▶ THE TASK: Find "y0h_c[0] = 1'b0;" and "m1179[2] ^ y0h_c[2];" in the records below. Copy the lines holding them and every line between, exactly, and no others.

Dataset entries
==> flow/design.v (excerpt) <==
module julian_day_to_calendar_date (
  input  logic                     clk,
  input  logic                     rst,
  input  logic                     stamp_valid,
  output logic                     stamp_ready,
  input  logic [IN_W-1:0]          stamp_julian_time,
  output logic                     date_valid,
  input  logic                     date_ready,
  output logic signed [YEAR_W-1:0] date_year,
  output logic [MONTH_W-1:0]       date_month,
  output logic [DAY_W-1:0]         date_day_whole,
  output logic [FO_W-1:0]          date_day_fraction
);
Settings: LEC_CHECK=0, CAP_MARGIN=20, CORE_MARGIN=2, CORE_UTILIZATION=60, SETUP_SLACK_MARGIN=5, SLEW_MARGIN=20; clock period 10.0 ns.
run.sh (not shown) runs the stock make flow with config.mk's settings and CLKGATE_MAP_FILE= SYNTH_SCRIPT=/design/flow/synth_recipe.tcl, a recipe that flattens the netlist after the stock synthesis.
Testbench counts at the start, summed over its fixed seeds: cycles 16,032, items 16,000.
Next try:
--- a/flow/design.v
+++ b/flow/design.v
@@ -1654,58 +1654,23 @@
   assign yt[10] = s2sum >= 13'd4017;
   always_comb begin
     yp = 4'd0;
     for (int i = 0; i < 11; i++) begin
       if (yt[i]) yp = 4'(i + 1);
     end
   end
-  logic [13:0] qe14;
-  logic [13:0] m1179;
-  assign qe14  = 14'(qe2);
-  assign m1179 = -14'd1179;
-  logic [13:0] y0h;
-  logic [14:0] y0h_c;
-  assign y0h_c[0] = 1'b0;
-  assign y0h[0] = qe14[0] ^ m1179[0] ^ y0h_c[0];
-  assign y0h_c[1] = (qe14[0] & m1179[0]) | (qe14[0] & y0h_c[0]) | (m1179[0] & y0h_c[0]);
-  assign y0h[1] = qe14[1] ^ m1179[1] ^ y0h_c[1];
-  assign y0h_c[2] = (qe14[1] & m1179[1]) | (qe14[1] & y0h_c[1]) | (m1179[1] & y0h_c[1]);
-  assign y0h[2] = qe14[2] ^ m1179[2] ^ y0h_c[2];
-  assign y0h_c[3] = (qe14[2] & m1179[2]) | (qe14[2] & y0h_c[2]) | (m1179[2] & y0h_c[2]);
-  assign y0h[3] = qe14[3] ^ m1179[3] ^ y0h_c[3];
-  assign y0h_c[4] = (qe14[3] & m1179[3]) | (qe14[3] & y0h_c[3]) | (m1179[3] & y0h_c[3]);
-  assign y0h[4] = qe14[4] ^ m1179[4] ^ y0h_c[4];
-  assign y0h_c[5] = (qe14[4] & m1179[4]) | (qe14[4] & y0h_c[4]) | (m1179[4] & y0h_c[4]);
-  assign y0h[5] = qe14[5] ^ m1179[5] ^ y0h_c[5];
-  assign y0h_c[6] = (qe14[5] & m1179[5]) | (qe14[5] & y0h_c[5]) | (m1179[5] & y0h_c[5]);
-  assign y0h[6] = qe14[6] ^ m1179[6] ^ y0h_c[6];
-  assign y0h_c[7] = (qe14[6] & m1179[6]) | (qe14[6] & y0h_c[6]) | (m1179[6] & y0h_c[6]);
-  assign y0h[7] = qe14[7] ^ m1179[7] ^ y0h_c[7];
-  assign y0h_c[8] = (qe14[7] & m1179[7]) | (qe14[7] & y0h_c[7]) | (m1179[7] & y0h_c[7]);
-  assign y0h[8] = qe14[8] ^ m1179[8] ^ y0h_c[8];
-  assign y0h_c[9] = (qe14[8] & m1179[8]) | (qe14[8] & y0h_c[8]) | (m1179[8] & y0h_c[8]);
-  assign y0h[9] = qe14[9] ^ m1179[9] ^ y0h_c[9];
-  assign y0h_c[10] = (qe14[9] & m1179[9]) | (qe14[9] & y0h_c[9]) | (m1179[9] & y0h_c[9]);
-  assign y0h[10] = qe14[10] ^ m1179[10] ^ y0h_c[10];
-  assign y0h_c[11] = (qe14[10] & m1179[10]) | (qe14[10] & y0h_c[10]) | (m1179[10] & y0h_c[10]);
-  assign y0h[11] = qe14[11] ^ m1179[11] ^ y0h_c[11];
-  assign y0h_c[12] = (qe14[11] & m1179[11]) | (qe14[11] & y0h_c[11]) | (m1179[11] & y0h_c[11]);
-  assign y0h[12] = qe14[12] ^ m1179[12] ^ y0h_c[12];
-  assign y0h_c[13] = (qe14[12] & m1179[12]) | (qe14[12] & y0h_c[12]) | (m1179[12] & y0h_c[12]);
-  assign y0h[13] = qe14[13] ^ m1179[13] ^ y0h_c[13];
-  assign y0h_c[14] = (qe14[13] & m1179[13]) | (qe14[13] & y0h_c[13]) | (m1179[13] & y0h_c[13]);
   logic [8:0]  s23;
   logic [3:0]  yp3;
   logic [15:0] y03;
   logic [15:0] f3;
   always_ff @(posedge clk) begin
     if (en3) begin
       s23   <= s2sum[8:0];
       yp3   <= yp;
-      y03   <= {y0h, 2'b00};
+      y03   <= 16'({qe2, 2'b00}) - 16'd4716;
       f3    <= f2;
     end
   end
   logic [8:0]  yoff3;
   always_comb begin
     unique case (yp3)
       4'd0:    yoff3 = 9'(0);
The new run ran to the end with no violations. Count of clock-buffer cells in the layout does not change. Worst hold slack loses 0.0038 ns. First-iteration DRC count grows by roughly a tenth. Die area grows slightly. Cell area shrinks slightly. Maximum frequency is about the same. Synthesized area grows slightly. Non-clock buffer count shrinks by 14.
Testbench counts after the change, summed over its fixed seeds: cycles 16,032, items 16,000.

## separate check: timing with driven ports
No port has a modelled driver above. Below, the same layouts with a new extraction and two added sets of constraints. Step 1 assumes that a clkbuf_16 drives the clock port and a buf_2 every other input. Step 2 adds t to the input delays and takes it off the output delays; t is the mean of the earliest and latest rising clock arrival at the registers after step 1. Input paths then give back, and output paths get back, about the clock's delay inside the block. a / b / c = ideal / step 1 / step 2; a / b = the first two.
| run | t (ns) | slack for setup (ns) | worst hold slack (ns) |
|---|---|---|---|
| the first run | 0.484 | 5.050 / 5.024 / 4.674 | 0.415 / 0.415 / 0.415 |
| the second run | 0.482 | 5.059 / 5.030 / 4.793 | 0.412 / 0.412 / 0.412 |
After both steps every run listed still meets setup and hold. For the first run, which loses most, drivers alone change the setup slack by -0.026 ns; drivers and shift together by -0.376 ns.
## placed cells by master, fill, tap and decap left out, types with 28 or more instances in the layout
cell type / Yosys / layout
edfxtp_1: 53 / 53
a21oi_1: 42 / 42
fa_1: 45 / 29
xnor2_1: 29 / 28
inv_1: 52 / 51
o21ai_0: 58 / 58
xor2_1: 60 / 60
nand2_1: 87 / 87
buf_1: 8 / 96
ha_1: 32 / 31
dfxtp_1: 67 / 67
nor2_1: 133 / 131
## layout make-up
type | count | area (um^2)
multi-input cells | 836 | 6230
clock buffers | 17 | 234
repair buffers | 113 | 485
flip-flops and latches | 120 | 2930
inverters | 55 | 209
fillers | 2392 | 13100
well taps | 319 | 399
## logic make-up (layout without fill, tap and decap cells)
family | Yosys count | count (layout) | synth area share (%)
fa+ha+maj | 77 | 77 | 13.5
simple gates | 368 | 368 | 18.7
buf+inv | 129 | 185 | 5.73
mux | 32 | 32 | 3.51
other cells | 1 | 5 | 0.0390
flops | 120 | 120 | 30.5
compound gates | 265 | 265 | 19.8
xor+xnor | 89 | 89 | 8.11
Background: an optimization exercise with open tools, aiming at small area and a short achievable clock period. Do not read the settings as production practice.
At most, simulation tests tie the RTL to the original design; equivalence was not proved.

==> 11-28 <==
Design musb_mult_accum, start of the top module:
module musb_mult_accum #(
  parameter int WIDTH = 32
) (
  input  logic                 clk,
  input  logic                 rst,
  input  logic [WIDTH-1:0]     input_a,
  input  logic [WIDTH-1:0]     input_b,
  input  logic [2*WIDTH-1:0]   accum_in,
  input  logic                 signed_operation,
  input  logic [1:0]           op,
  input  logic                 enable_op,
  input  logic                 stall,
  input  logic                 flush,
  output logic [2*WIDTH-1:0]   mult_result,
  output logic                 active,
  output logic                 ready
);
Settings: LEC_CHECK=0, CAP_MARGIN=20, CORE_MARGIN=2, CORE_UTILIZATION=40, SETUP_SLACK_MARGIN=4.8, SLEW_MARGIN=20, SYNTH_HIERARCHICAL=1, SYNTH_MINIMUM_KEEP_SIZE=0; clock period 8.0 ns.
run.sh (not shown) runs the stock make flow with config.mk's settings and CLKGATE_MAP_FILE= SYNTH_SCRIPT=/design/flow/synth_recipe.tcl, a recipe that flattens the netlist after the stock synthesis.
==> 09-12: changes against 11-28 <==
- SETUP_SLACK_MARGIN: 4.8 -> 4.5
==> 07-05: changes against 11-28 <==
--- a/flow/design.v
+++ b/flow/design.v
@@ -13,15 +13,15 @@
   input  logic                 stall,
   input  logic                 flush,
   output logic [2*WIDTH-1:0]   mult_result,
   output logic                 active,
   output logic                 ready
 );
   logic w_adv;
-  assign w_adv = ~stall & ~flush;
+  assign w_adv = ~stall;
   logic        w_msub, w_acc_en;
   logic [33:0] w_b;
   logic [34:0] w_bx;
   logic [16:0] w_one, w_two, w_neg;
   logic [32:0] w_a;
   assign w_msub   = (op == 2'b10);
   assign w_acc_en = (op == 2'b01) | (op == 2'b10);
- CORE_UTILIZATION: 40 -> 60
- CTS_BUF_LIST: not set -> sky130_fd_sc_hd__clkbuf_8
- CTS_CLUSTER_SIZE: not set -> 30
==> 12-02: changes against 11-28 <==
--- a/flow/design.v
+++ b/flow/design.v
@@ -13,15 +13,15 @@
   input  logic                 stall,
   input  logic                 flush,
   output logic [2*WIDTH-1:0]   mult_result,
   output logic                 active,
   output logic                 ready
 );
   logic w_adv;
-  assign w_adv = ~stall & ~flush;
+  assign w_adv = ~stall;
   logic        w_msub, w_acc_en;
   logic [33:0] w_b;
   logic [34:0] w_bx;
   logic [16:0] w_one, w_two, w_neg;
   logic [32:0] w_a;
   assign w_msub   = (op == 2'b10);
   assign w_acc_en = (op == 2'b01) | (op == 2'b10);
==> flow/flow/run.sh (new file) <==
#!/bin/bash
# The standard layout (the standard.sh, unchanged synthesis and steps), with
# one change: the buffer that placement puts on every input and output port is
# sky130_fd_sc_hd__buf_2 instead of the cell buffer_ports picks by default.
set -euo pipefail
export BUFFER_PORTS_ARGS="-buffer_cell sky130_fd_sc_hd__buf_2"
bash standard.sh > standard.log 2>&1
==> flow/standard.sh (new file) <==
#!/bin/bash
# synth_recipe.tcl (not shown) runs the flow's synth.tcl, then flattens the netlist and writes it again
# the make line also repeats each setting of config.mk as NAME=value (left out here)
make -C /OpenROAD-flow-scripts/flow DESIGN_CONFIG=/design/flow/config.mk WORK_HOME=/design/flow/orfs CLKGATE_MAP_FILE= SYNTH_SCRIPT=/design/flow/synth_recipe.tcl "${@:-finish}"
- SETUP_SLACK_MARGIN: 4.8 -> 4.5
removed: flow/run.sh
==> notes <==
- 12-02 ran to the end with no violations. 07-05 finished with timing, DRC and antenna clean. 09-12 ran to the end with no violations. 11-28 completed without violations.
- Between 09-12 and 12-02, the lower cell count is in 09-12 (gap about 0.5%, measured against 12-02).
- Non-clock buffer count, highest first: 11-28, 07-05, 09-12, 12-02.
- In fmax, 11-28 and 12-02 hardly differ.
- Global-route usage: 12-02 is lower than 07-05 (14 points).
- Via count, highest first: 07-05, 11-28, 12-02, 09-12.
- Die area is the same in 11-28 and 09-12.
- Of 09-12 and 12-02, 12-02 has the higher synthesized area (gap about 1.9%, measured against 12-02).
- Against 07-05, the register-to-register slack of 12-02 is worse by 0.04 ns.
- Against 07-05, the setup slack of 09-12 is worse by 0.053 ns.
For 07-05 and 12-02, only the layout was checked, not whether the RTL still works.

-- separate check: timing with driven ports --
In the flow no input, the clock included, has a driving cell. The finished layouts below were timed again as built, in two steps. Step 1 sets driving cells, clkbuf_16 on the clock port and buf_2 on the other inputs (assumed; they add their load-dependent delay and slew). Step 2 times the ports against the registers' clock, not the clock port: input delays grow and output delays shrink by t, the midpoint of the rising clock arrivals with the driver on. a / b / c = no drivers / after step 1 / after step 2; a / b = the first two.
run	t, ns	setup WS [ns]	worst hold slack (ns)	worst setup path after step 2	worst slew at a driven data input, ns
11-28	0.767	4.529 / 4.529 / 4.153	0.421 / 0.421 / 0.421	input to register	0.06
09-12	0.737	4.523 / 4.523 / 3.957	0.426 / 0.426 / 0.426	input to register	0.05
07-05	0.789	4.576 / 4.537 / 4.432	0.425 / 0.425 / 0.425	input to register	0.08
12-02	0.745	4.531 / 4.531 / 4.074	0.419 / 0.419 / 0.419	input to register	0.05
After both steps setup and hold are still met in every run listed. For 09-12, which loses most, drivers alone change the setup slack by 0.000 ns; drivers and shift together by -0.566 ns.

▶ FINISHED EXERCISE:
-  assign y0h_c[0] = 1'b0;
-  assign y0h[0] = qe14[0] ^ m1179[0] ^ y0h_c[0];
-  assign y0h_c[1] = (qe14[0] & m1179[0]) | (qe14[0] & y0h_c[0]) | (m1179[0] & y0h_c[0]);
-  assign y0h[1] = qe14[1] ^ m1179[1] ^ y0h_c[1];
-  assign y0h_c[2] = (qe14[1] & m1179[1]) | (qe14[1] & y0h_c[1]) | (m1179[1] & y0h_c[1]);
-  assign y0h[2] = qe14[2] ^ m1179[2] ^ y0h_c[2];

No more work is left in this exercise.